The park also has some many things that can keep you occupied and some of the activities you can do while in the park are as follows below;
- Game drives; game drives can be done along the narus valley since it the place where most wildlife congregates much of the year which makes this area have adequate track routes which gives tourists a chance to view the wildlife at close range. During the game drive you will be able to see elephants, buffaloes, antelopes, giraffes and lions on the rocks sunbathing to mention but a few.
- Bird watching; the park is notable for its birds of prey, it has about 14 birds of prey are known to be endemic to the kidepo and karamoja region and some of the birds of prey include verreaux’s Eagle, Egyptian vulture, the pygmy Falcon to mention but a few other birds you can be able to spot are the Ostriches which are the common species around, karamoja apalis and so many other different species.

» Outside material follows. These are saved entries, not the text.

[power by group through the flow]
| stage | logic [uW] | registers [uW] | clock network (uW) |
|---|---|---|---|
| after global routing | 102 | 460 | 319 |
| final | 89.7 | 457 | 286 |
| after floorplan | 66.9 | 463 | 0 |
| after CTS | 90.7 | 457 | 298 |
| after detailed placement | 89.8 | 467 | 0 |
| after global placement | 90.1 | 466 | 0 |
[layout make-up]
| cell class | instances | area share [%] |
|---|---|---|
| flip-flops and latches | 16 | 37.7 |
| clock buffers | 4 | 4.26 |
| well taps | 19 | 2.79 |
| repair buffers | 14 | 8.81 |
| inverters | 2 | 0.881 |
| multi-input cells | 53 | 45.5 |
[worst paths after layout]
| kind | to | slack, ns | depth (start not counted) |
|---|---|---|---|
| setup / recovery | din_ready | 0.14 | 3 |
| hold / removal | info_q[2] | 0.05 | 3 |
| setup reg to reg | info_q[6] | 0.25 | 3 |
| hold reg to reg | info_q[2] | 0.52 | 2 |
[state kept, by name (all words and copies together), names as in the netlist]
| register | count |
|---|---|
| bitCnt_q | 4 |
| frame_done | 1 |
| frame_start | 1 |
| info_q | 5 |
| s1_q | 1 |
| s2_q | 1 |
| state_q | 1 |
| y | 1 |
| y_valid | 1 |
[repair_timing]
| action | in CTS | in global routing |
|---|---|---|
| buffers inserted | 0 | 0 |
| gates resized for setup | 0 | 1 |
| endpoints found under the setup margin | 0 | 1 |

- Community walks; This activity gives you a chance to get to know more about the karamajong lifestyle, dressing style, their dances and songs and tools they use for different activities like hunting, their homesteads(manyattas that are grass thatched have and thorns).

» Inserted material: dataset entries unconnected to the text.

<file path="src/rtl/stopwatch_ctrl.sv">
// Control sequencer for the MM:SS:hh stopwatch: key debounce, run-state FSM,
// 10 ms timebase tick and clear/preset strobes for the counter chain.
module stopwatch_ctrl #(
  parameter int TICK_DIV   = 500000,
  parameter int TICK_W     = 19,
  parameter int DEB_CYCLES = 1000000,
  parameter int DEB_W      = 20,
  parameter int MAX_MIN    = 60
) (
  input  logic       CLOCK_50,
  input  logic       reset,
  input  logic       key_start_n,
  input  logic       key_lap_n,
  input  logic       key_preset_n,
  input  logic [5:0] preset_val,
  input  logic       wrap_in,
  output logic       tick,
  output logic       run,
  output logic       clr,
  output logic       load,
  output logic [5:0] load_val,
  output logic       freeze,
  output logic       alarm,
  output logic [2:0] state
);

  localparam int NKEY     = 3;
  localparam int K_START  = 0;
  localparam int K_LAP    = 1;
  localparam int K_PRESET = 2;

  typedef enum logic [2:0] {
    ST_IDLE  = 3'd0,
    ST_RUN   = 3'd1,
    ST_PAUSE = 3'd2,
    ST_LAP   = 3'd3,
    ST_DONE  = 3'd4
  } state_t;

  state_t state_q, state_d;

  logic [NKEY-1:0]   key_raw;
  logic [NKEY-1:0]   press;
  logic              clr_d, load_d;
  logic              running;
  logic              preset_ok;
  logic [5:0]        preset_clamped;
  logic [TICK_W-1:0] div_q;

  assign key_raw = {key_preset_n, key_lap_n, key_start_n};

  // Synchronizers are deliberately not reset so they still track a key held
  // during reset; 'armed' then suppresses the press such a key would cause.
  for (genvar g = 0; g < NKEY; g++) begin : g_key
    logic             sync1, sync2;
    logic             level, armed, press_q;
    logic [DEB_W-1:0] cnt;

    always_ff @(posedge CLOCK_50) begin
      sync1 <= key_raw[g];
      sync2 <= sync1;
    end

    always_ff @(posedge CLOCK_50) begin
      if (reset) begin
        level   <= 1'b1;
        armed   <= 1'b0;
        press_q <= 1'b0;
        cnt     <= '0;
      end else begin
        press_q <= 1'b0;
        armed   <= armed | sync2;
        if (sync2 != level) begin
          if (cnt == DEB_W'(DEB_CYCLES - 1)) begin
            level   <= sync2;
            cnt     <= '0;
            press_q <= armed & ~sync2;
          end else begin
            cnt <= cnt + 1'b1;
          end
        end else begin
          cnt <= '0;
        end
      end
    end

    assign press[g] = press_q;
  end

  assign running        = (state_q == ST_RUN) || (state_q == ST_LAP);
  assign preset_ok      = 32'(preset_val) < 32'(MAX_MIN);
  assign preset_clamped = preset_ok ? preset_val : '0;

  // Only the highest-priority event of a cycle is acted on; the rest are lost.
  always_comb begin
    state_d = state_q;
    clr_d   = 1'b0;
    load_d  = 1'b0;
    if (wrap_in) begin
      if (running) state_d = ST_DONE;
    end else if (press[K_START]) begin
      case (state_q)
        ST_IDLE:  state_d = ST_RUN;
        ST_RUN:   state_d = ST_PAUSE;
        ST_LAP:   state_d = ST_PAUSE;
        ST_PAUSE: state_d = ST_RUN;
        default:  state_d = state_q;
      endcase
    end else if (press[K_LAP]) begin
      case (state_q)
        ST_RUN:   state_d = ST_LAP;
        ST_LAP:   state_d = ST_RUN;
        ST_PAUSE: begin
          state_d = ST_IDLE;
          clr_d   = 1'b1;
        end
        ST_DONE:  begin
          state_d = ST_IDLE;
          clr_d   = 1'b1;
        end
        default:  state_d = state_q;
      endcase
    end else if (press[K_PRESET]) begin
      if (state_q == ST_IDLE || state_q == ST_PAUSE) load_d = 1'b1;
    end
  end

  always_ff @(posedge CLOCK_50) begin
    if (reset) begin
      state_q  <= ST_IDLE;
      clr      <= 1'b1;
      load     <= 1'b0;
      load_val <= '0;
    end else begin
      state_q  <= state_d;
      clr      <= clr_d;
      load     <= load_d;
      load_val <= load_d ? preset_clamped : '0;
    end
  end

  // Divider holds outside RUN/LAP so a resume finishes the partial period.
  always_ff @(posedge CLOCK_50) begin
    if (reset) begin
      div_q <= '0;
      tick  <= 1'b0;
    end else if (clr_d) begin
      div_q <= '0;
      tick  <= 1'b0;
    end else if (running) begin
      if (div_q == TICK_W'(TICK_DIV - 1)) begin
        div_q <= '0;
        tick  <= 1'b1;
      end else begin
        div_q <= div_q + 1'b1;
        tick  <= 1'b0;
      end
    end else begin
      tick <= 1'b0;
    end
  end

  assign run    = running;
  assign freeze = (state_q == ST_LAP);
  assign alarm  = (state_q == ST_DONE);
  assign state  = state_q;

endmodule

</file>
<file path="config.mk">
export PLATFORM = sky130hd
export DESIGN_NAME = stopwatch_ctrl
export DESIGN_NICKNAME = d
export VERILOG_FILES = /design/src/rtl/stopwatch_ctrl.sv
export SDC_FILE = /design/constraint.sdc
export NUM_CORES = 1
export LEC_CHECK = 0
export ABC_AREA = 1
export CORE_UTILIZATION = 40
export CTS_CLUSTER_SIZE = 40
export DETAILED_ROUTE_END_ITERATION = 6
export HOLD_SLACK_MARGIN = 0.15
export PLACE_DENSITY = 0.66
export SLEW_MARGIN = 40
export SYNTH_ARGS = -nofsm -noshare
export SYNTH_HDL_FRONTEND = slang
export SYNTH_SLANG_ARGS = --single-unit
</file>
<file path="constraint.sdc">
create_clock -name CLOCK_50 -period 1.65 [get_ports CLOCK_50]
set_input_delay 0.33 -clock CLOCK_50 [delete_from_list [all_inputs] [get_ports CLOCK_50]]
set_output_delay 0.33 -clock CLOCK_50 [all_outputs]
set_load 0.05 [all_outputs]
</file>
# Yosys cells after proc, flatten, opt, wreduce, memory -nomap -nowiden

Index checks and enable logic that the tools add are counted.

Register bits: 106
Input bits: 12
Output and inout bits: 15

Add/sub/neg operators: 4
Magnitude comparators: 1
Equality and inequality tests: 13
Muxes and demuxes: 17
Bitwise gates (word level): 18
Reduce and logical (&&, ||, !) cells: 21

Operators with widths:

| operator              | number |
|---|---|
| $add 20x1->20 const B | 3 |
| $eq 20x20->1 const B  | 3 |
| $reduce_or 3->1       | 8 |
| $add 19x1->19 const B | 1 |
| $eq 19x19->1 const B  | 1 |
| $mux 19               | 1 |
| $mux 3                | 4 |
| $not 1->1             | 12 |
| $mux 1                | 10 |
| $pmux 3 s3            | 1 |
| $reduce_or 2->1       | 4 |
| $eq 3x2->1 const B    | 2 |
| $lt 6x6->1 const B    | 1 |
| $pmux 3 s2            | 1 |
| $reduce_and 2->1      | 3 |
| $reduce_bool 5->1     | 1 |
| $ne 4x4->1 const B    | 1 |
| $reduce_and 4->1      | 1 |
| $and 1x1->1           | 3 |
| $eq 3x1->1 const B    | 1 |
| $eq 3x3->1 const B    | 1 |
| $logic_not 3->1       | 1 |
| $ne 1x1->1            | 3 |
| $or 1x1->1            | 3 |
| 3 further kinds       | 4 |

# Logic depth before layout (Yosys ltp)

Depth after elaboration: 9
Depth in mapped cells: 10
Mapped depth without buffers: 10

# Least setup slack after synthesis

OpenSTA, ideal clock, no wires.

Kind: reg2reg
Start point: reg state_q[0], in the netlist state[0]
End point: reg state_q[1], in the netlist state[1]
Arrival: 1.970 ns
Required time: 1.537 ns
Slack: -0.432 ns
Stages on the path, launching flop included: 8
Period minus slack after synthesis: 2.082 ns
Cell sequence: dfxtp_1 -> nand2_4 -> nor2_1 -> nor2_1 -> nand2_1 -> a21oi_1 -> nor2_1 -> nor2_1

Elaborated cells between the ends (all ways): 18
Classes of those cells: 6 x eq/ne; 5 x mux; 7 x reduce/logical

RTL lines:

| element                                              | line     | text |
|---|---|---|
| start: declaration                                   | 40       | `state_t state_q, state_d;` |
| start signal: assignment                             | 135      | `state_q <= state_d;` |
| $eq 3x2->1 *                                         | -        |  |
| via freeze                                           | 22       | `output logic freeze,` |
| $pmux 3 s3 / $reduce_or 2->1 (equally long branches) | -        |  |
| $mux 3 / $pmux 3 s2 (equally long branches)          | 109, 102 |  |
| $mux 3                                               | 101      | `end else if (press[K_START]) begin` |
| $mux 3                                               | 99       | `if (wrap_in) begin` |

Mark *: on every way through the listed nets, which the timed path passes. The rest lies on a longest branch. The select of a mux whose other input is x is not followed.
A chain may end at the register's enable or synchronous reset.

# Worst setup path in the final report

Start point: reg state_q[2], in the netlist state[2]
End point: out run

Longest elaborated chain between the ends: 2
Elaborated cells between the ends (all ways): 3
Classes of those cells: 2 x eq/ne; 1 x reduce/logical

Ends and longest elaborated chain:

| element                                         | line | text |
|---|---|---|
| $eq 3x1->1 / $eq 3x2->1 (equally long branches) | 90   | `assign running = (state_q == ST_RUN) \|\| (state_q == ST_LAP);` |
| $logic_or 1x1->1 *                              | 90   |  |
| end: declaration                                | 18   | `output logic run,` |

Every way passes the cells marked *; elsewhere a longest branch is shown, timed or not.

==> flow_summary.json <==
{
  "power_density_nw_per_um2": 853.7,
  "cts_buffers": 9,
  "drt_iter0_markers": 160,
  "synth-seq-cells": 106,
  "clk_latency_ns": 0.34,
  "rsz0062_at_grt": "no",
  "layoutNonFillerInstCount": 945,
  "synthCells": 717,
  "synth_common_cells": "nand2_1 (160), nor2_1 (122), dfxtp_1 (106), inv_1 (86), nand3_1 (41)",
  "async_flop_share_pct": 0,
  "status": "completed",
  "io_pins": 27,
  "synthMuxAreaShare_pct": 0.1939,
  "die_area_sq_um": 13360,
  "hold_path_startpoint": "g_key[1].sync1$_DFF_P_",
  "post-place-cells": 930,
  "post-dp-hpwl_mm": 7.531,
  "dp_slack_ns": -0.03002,
  "crit_buf_inv": 3,
  "r2r-start": "g_key[1].cnt[1]$_SDFF_PP0_",
  "synth_edf_count": 0,
  "synth_xor_area_share_pct": 4.920,
  "finalPower_mw": 5.211,
  "grt_pass1_vias": 4071,
  "startpoint_type": "flop",
  "syn_avg_cell_area_sq_um": 7.200,
  "grt_pass1_wl_mm": 17.60,
  "worstPathCellList": "inv_1 > nand2_4 > inv_2 > buf_12",
  "synth_compound_area_share_pct": 5.550,
  "avgViaCountPerCell": 4.636,
  "antenna_found_initial": 0,
  "wl_per_cell_microns": 10.61,
  "nNetsFinal": 785,
  "drt-total-wl_mm": 10.03,
  "finalMaxSlewViolations": 0,
  "synth.distinct_cells": 36,
  "fmax_mhz": 634.0,
  "port_buffers": 26,
  "ant_nets": 0,
  "synth_fp_nets": 733,
  "ctsHoldBuffers": 0,
  "gp_congestion": 0.8211,
  "p_leak_nw": 2.197,
  "clock-sinks": 106,
  "path_class": "flop to primary output",
  "first_pass_iters": 4,
  "tritoncts": "yes",
  "critPathRequiredTime_ns": 1.32,
  "setup_viol": 0,
  "htreeDepth": 3,
  "period_share_pct": 95.59,
  "worst_pin_slew_ns": 0.3937,
  "synthTopCellsByArea": "dfxtp_1 (41%), nand2_1 (12%), nor2_1 (8.9%)",
  "hold_slack_ns": 0.3288,
  "cts_setup_buffers": 0,
  "hp-class": "flop to flop",
  "vdd_drop_max_uv": 843.8,
  "antenna_cells": 0,
  "final_hold_viol_count": 0,
  "drv_cap": 0,
  "layout-area-overhead-vs-synth_pct": 18.25,
  "drc": 0,
  "slew_headroom_pct": 73.58,
  "synthFlopType": "dfxtp_1",
  "grt_start_max_net_pins": 19,
  "endpoint_kind": "primary output",
  "fp.dieH_microns": 115.6,
  "yosysWarningCount": 0,
  "cpMaxStageDelayCell": "dfxtp_2",
  "fin_skew_ns": 0.006718,
  "synth_most_common_cell": "nand2_1",
  "gr-total-overflow": 0,
  "rows": 41,
  "via_count": 4381,
  "yosysTopAreaCell": "dfxtp_1",
  "syn_area_sq_um": 5162,
  "crit_start": "state[2]$_SDFFE_PP0P_",
  "track_usage_pct": 16.35,
  "cp_top_family": "flip-flops",
  "coreArea_sq_um": 12620,
  "synthAdderAreaFrac_pct": 0.9695,
  "netlist.area_leader.share_pct": 41.11,
  "die_x_microns": 115.6,
  "crit_arrival_ns": 1.25,
  "synth_top_family_by_area": "simple AND/OR/NAND/NOR gates",
  "yosys.area_share.simple_pct": 39.46,
  "cts.clk_slew.worst_paths_ns": 0.07,
  "initial_core_util_pct": 40.91,
  "critPathMaxStageDelay_ns": 0.39,
  "path_max_fanout": 9,
  "synth_seq_area_share_pct": 41.11,
  "cts-root-buf": "clkbuf_16",
  "clk_path_buf_depth": 2,
  "drive_gt1_share_pct": 15.91,
  "post-route-min-period_ns": 1.577,
  "setup_slack_ns": 0.07271
}
## report_power, final
group	leakage [nW]	internal, mW	total [mW]	switching, mW
Combinational	1.18	0.127	0.308	0.182
Sequential	0.860	2.59	2.61	0.0249
Clock	0.158	1.36	2.29	0.929
## metal layers
layer	share of wire [%]	global-route usage, %
met4	0.99	5.022
met3	4.2	4.759
met5	0	0
met2	46	27.62
met1	49	20.07
## final timing paths
path,end,slack [ns],cells past startpoint
hold / removal,g_key[1].sync2$_DFF_P_,0.33,0
setup / recovery,run,0.07,4
hold reg to reg,g_key[1].sync2$_DFF_P_,0.33,0
setup reg to reg,g_key[1].cnt[18]$_SDFF_PP0_,0.14,10
## sequential cells by signal, indices dropped and copies added (netlist names), 3 cells and up
name,flops
state,3
div_q,19
g_key.armed,3
g_key.press_q,3
g_key.level,3
g_key.sync1,3
load_val,6
g_key.cnt,60
g_key.sync2,3
## cells in the final DEF, fill, tap and decap left out, types with 4 or more instances in the layout
cell and instances:
xor2_1 23, nand3_2 6, inv_2 7, nor2_1 121, inv_1 85, clkdlybuf4s50_1 11, buf_4 28, dfxtp_1 104
nor2_2 26, a21oi_2 4, a21oi_1 34, o21ai_0 7, nand2_1 160, ha_1 4, nor3_1 14, nand4_1 24
nand3_1 41, clkbuf_16 9, buf_12 6, nand2_4 4, nand2_2 9, xnor2_1 6, nor2_4 9, nand3b_1 4
## per-stage QoR
| stage | instance area [sq um] | utilization [%] | setup TNS, ns |
|---|---|---|---|
| finish | 6105 | 48.37 | 0 |
| global route | 6105 | 48.37 | 0 |
| CTS | 6097 | 48.31 | 0 |
| detailed placement | 5774 | 45.76 | -0.1978 |
| global placement | 5774 | 45.76 | -0.1745 |
| floorplan | 5167 | - | -0.04915 |
## area by class of cell
| class | count | area, sq um |
|---|---|---|
| flip-flops and latches | 106 | 2127 |
| inverters | 93 | 354.1 |
| clock buffers | 10 | 239.0 |
| repair buffers | 45 | 440.4 |
| fillers | 1308 | 6515 |
| well taps | 172 | 215.2 |
| multi-input cells | 514 | 2650 |
| clock inverters | 5 | 78.83 |
## repair_timing
item,CTS,global route
setup endpoints to repair,1,4
hold endpoints to repair,0,0
resized for setup,1,3
cloned,0,0
## kinds of logic (layout without fill, tap and decap cells)
family,Yosys count,after routing
compound gates,52,52
xor+xnor,29,29
fa+ha+maj,4,4
buf+inv,97,153
flops,106,106
mux,1,1
simple gates,428,428
Power figures use the tool's default switching activity.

- Nature walks; nature walks can be done along the Apoka camp at any time of the day. Tourists are able to view different wildlife like elephants, buffaloes, reedbucks among others. At the eastern kakine circuit tourists are able to see wildlife from a close range, nature walks can also be done along the Rionomoe trail and around this hill you will get a chance of viewing the lower side of the Narus valley.
- Hiking; take a hike through the Lomej mountains where you will have a chance to meet the endangered IK tribe and wander through the splendid kidepo river valley between banks that are filled with borassus palm forest.

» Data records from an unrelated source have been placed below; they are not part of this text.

`src/rtl/arbiter_rr_burst_pkg.sv`:
```
// Shared memory-side definitions: default bus widths, burst length and the
// arbiter state encoding used by the round-robin SDRAM request arbiter.
package mem_pkg;

   localparam int AN_DEF    = 24;
   localparam int DN_DEF    = 16;
   localparam int BURST_DEF = 8;

   typedef enum logic [1:0] {
      IDLE,
      READ,
      WBURST
   } arbState_e;

endpackage

```
`src/rtl/arbiter_rr_burst_if.sv`:
```
// Bundles the per-master request bus and the single SDRAM request/return port.
// The slave modport is the arbiter's view; master is the surrounding system.
interface arbiter_rr_burst_if
   import mem_pkg::*;
#(
   parameter int N  = 4,
   parameter int AN = AN_DEF,
   parameter int DN = DN_DEF,
   parameter int IN = $clog2(N)
);

   logic [N-1:0]          req;
   logic [N-1:0]          wr;
   logic [N-1:0][AN-1:0]  addr;
   logic [N-1:0][DN-1:0]  data;
   logic [N-1:0]          ack;
   logic [N-1:0]          valid;

   logic                  mem_req;
   logic                  mem_wr;
   logic [AN-1:0]         mem_addr;
   logic [DN-1:0]         mem_data;
   logic [IN-1:0]         mem_id;
   logic                  mem_ack;
   logic                  mem_valid;
   logic [IN-1:0]         mem_rid;

   modport slave (
      input  req, wr, addr, data, mem_ack, mem_valid, mem_rid,
      output ack, valid, mem_req, mem_wr, mem_addr, mem_data, mem_id
   );

   modport master (
      output req, wr, addr, data, mem_ack, mem_valid, mem_rid,
      input  ack, valid, mem_req, mem_wr, mem_addr, mem_data, mem_id
   );

endinterface

```
`src/rtl/arbiter_rr_burst_rr_pick.sv`:
```
// Rotating priority encoder: returns the first set request at or above the
// pointer, wrapping from N-1 back to 0, plus a flag saying any bit was set.
module rr_pick #(
   parameter int N  = 4,
   parameter int IN = $clog2(N)
) (
   input  logic [N-1:0]  req_i,
   input  logic [IN-1:0] ptr_i,
   output logic [IN-1:0] idx_o,
   output logic          any_o
);

   // Scan from the farthest slot back toward the pointer so the closest wins.
   always_comb begin
      int j;
      j     = 0;
      idx_o = '0;
      any_o = 1'b0;
      for (int i = N - 1; i >= 0; i--) begin
         j = int'(ptr_i) + i;
         if (j >= N) begin
            j = j - N;
         end
         if (req_i[IN'(j)]) begin
            idx_o = IN'(j);
            any_o = 1'b1;
         end
      end
   end

endmodule

```
`src/rtl/arbiter_rr_burst.sv`:
```
// Round-robin arbiter sharing one SDRAM request port between N masters; write
// grants are locked for a full burst and read returns are steered back by ID.
module arbiter_rr_burst
   import mem_pkg::*;
#(
   parameter int AN    = AN_DEF,
   parameter int DN    = DN_DEF,
   parameter int N     = 4,
   parameter int BURST = BURST_DEF
) (
   input  logic               clkSYS,
   input  logic               reset,
   arbiter_rr_burst_if.slave  bus
);

   localparam int IN = $clog2(N);
   localparam int CW = $clog2(BURST);

   arbState_e     state_q, state_d;
   logic [IN-1:0] gnt_q, gnt_d;
   logic [IN-1:0] ptr_q, ptr_d;
   logic [CW-1:0] cnt_q, cnt_d;
   logic [IN-1:0] pickIdx;
   logic [IN-1:0] gntNext;
   logic          pickAny;
   logic          memReq;
   logic          memWr;
   logic [N-1:0]  ackVec;
   logic [N-1:0]  validVec;

   rr_pick #(
      .N  (N),
      .IN (IN)
   ) u_pick (
      .req_i (bus.req),
      .ptr_i (ptr_q),
      .idx_o (pickIdx),
      .any_o (pickAny)
   );

   // Explicit wrap keeps the pointer legal when N is not a power of two.
   assign gntNext = (gnt_q == IN'(N - 1)) ? '0 : gnt_q + 1'b1;

   always_ff @(posedge clkSYS) begin
      if (reset) begin
         state_q <= IDLE;
         gnt_q   <= '0;
         ptr_q   <= '0;
         cnt_q   <= '0;
      end else begin
         state_q <= state_d;
         gnt_q   <= gnt_d;
         ptr_q   <= ptr_d;
         cnt_q   <= cnt_d;
      end
   end

   // A dropped req mid-burst only lowers mem_req; the grant stays locked.
   always_comb begin
      state_d = state_q;
      gnt_d   = gnt_q;
      ptr_d   = ptr_q;
      cnt_d   = cnt_q;
      memReq  = 1'b0;
      memWr   = 1'b0;
      ackVec  = '0;
      case (state_q)
         IDLE: begin
            if (pickAny) begin
               gnt_d   = pickIdx;
               cnt_d   = '0;
               state_d = bus.wr[pickIdx] ? WBURST : READ;
            end
         end
         READ: begin
            memReq         = bus.req[gnt_q];
            ackVec[gnt_q]  = bus.mem_ack;
            if (bus.mem_ack) begin
               ptr_d   = gntNext;
               state_d = IDLE;
            end
         end
         WBURST: begin
            memReq         = bus.req[gnt_q];
            memWr          = 1'b1;
            ackVec[gnt_q]  = bus.mem_ack;
            if (bus.mem_ack) begin
               cnt_d = cnt_q + 1'b1;
               if (cnt_q == CW'(BURST - 1)) begin
                  ptr_d   = gntNext;
                  state_d = IDLE;
               end
            end
         end
         default: begin
            state_d = IDLE;
         end
      endcase
   end

   // Return path ignores grant state so read data can overlap a new grant.
   always_comb begin
      validVec = '0;
      for (int i = 0; i < N; i++) begin
         validVec[i] = bus.mem_valid && (bus.mem_rid == IN'(i));
      end
   end

   assign bus.mem_req  = memReq;
   assign bus.mem_wr   = memWr;
   assign bus.mem_addr = bus.addr[gnt_q];
   assign bus.mem_data = bus.data[gnt_q];
   assign bus.mem_id   = gnt_q;
   assign bus.ack      = ackVec;
   assign bus.valid    = validVec;

endmodule

```
`src/flat_wrapper.sv`:
```
// flat-port wrapper written by rule: the top's interface ports become plain ports
module arbiter_rr_burst_flat import mem_pkg::*;
#(
   parameter int AN    = AN_DEF,
   parameter int DN    = DN_DEF,
   parameter int N     = 4,
   parameter int BURST = BURST_DEF
)
  (clkSYS, reset, bus_req, bus_wr, bus_addr, bus_data, bus_mem_ack, bus_mem_valid, bus_mem_rid, bus_ack, bus_valid, bus_mem_req, bus_mem_wr, bus_mem_addr, bus_mem_data, bus_mem_id);
  arbiter_rr_burst_if #(.N(N), .AN(AN), .DN(DN)) bus_i ();
  input  logic clkSYS;
  input  logic reset;
  input wire logic [$bits(bus_i.req)-1:0] bus_req;
  input wire logic [$bits(bus_i.wr)-1:0] bus_wr;
  input wire logic [$bits(bus_i.addr)-1:0] bus_addr;
  input wire logic [$bits(bus_i.data)-1:0] bus_data;
  input wire logic [$bits(bus_i.mem_ack)-1:0] bus_mem_ack;
  input wire logic [$bits(bus_i.mem_valid)-1:0] bus_mem_valid;
  input wire logic [$bits(bus_i.mem_rid)-1:0] bus_mem_rid;
  output wire logic [$bits(bus_i.ack)-1:0] bus_ack;
  output wire logic [$bits(bus_i.valid)-1:0] bus_valid;
  output wire logic [$bits(bus_i.mem_req)-1:0] bus_mem_req;
  output wire logic [$bits(bus_i.mem_wr)-1:0] bus_mem_wr;
  output wire logic [$bits(bus_i.mem_addr)-1:0] bus_mem_addr;
  output wire logic [$bits(bus_i.mem_data)-1:0] bus_mem_data;
  output wire logic [$bits(bus_i.mem_id)-1:0] bus_mem_id;
  assign bus_i.req = bus_req;
  assign bus_i.wr = bus_wr;
  assign bus_i.addr = bus_addr;
  assign bus_i.data = bus_data;
  assign bus_i.mem_ack = bus_mem_ack;
  assign bus_i.mem_valid = bus_mem_valid;
  assign bus_i.mem_rid = bus_mem_rid;
  assign bus_ack = bus_i.ack;
  assign bus_valid = bus_i.valid;
  assign bus_mem_req = bus_i.mem_req;
  assign bus_mem_wr = bus_i.mem_wr;
  assign bus_mem_addr = bus_i.mem_addr;
  assign bus_mem_data = bus_i.mem_data;
  assign bus_mem_id = bus_i.mem_id;
  arbiter_rr_burst #(.AN(AN), .DN(DN), .N(N), .BURST(BURST)) u_core (.clkSYS(clkSYS), .reset(reset), .bus(bus_i));
endmodule
```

Kidepo valley national park can be accessed by either road or by air. And the most commonly used route and most interesting which gives you better scenery as you drive through the wilderness is from Kampala through Gulu- Kitgum which is approximately 700km and about 12-13hours drive and a sturdy 4WD will be the best. The park can also be accessed by air from Entebbe international air port or kajjansi in Kampala to Lomej airstrip which is near the park headquarters. The park has four routes you can use to access it; there is that one of about 705km journey which is from kampala via lira, kotido, kaabong and then to kidepo valley national park, there is also another one of about 740km from kampala via Mbale, Soroti, Moroto, Kotido, Kaabong and then kidepo valley national park, and then the journey from Kampala via Mbale, Soroti, Matany, Kotido, Kaabong and on to the kidepo valley national park and this is about 780km.
The park has different accommodations both inside and outside the park and these include luxury, moderate and budget. And these include kidepo savannah lodge, Apoka safari lodge (luxury) Nga’Moru wilderness camp (midrange) Apoka hostel bandas which is one of the budget accommodations near the park.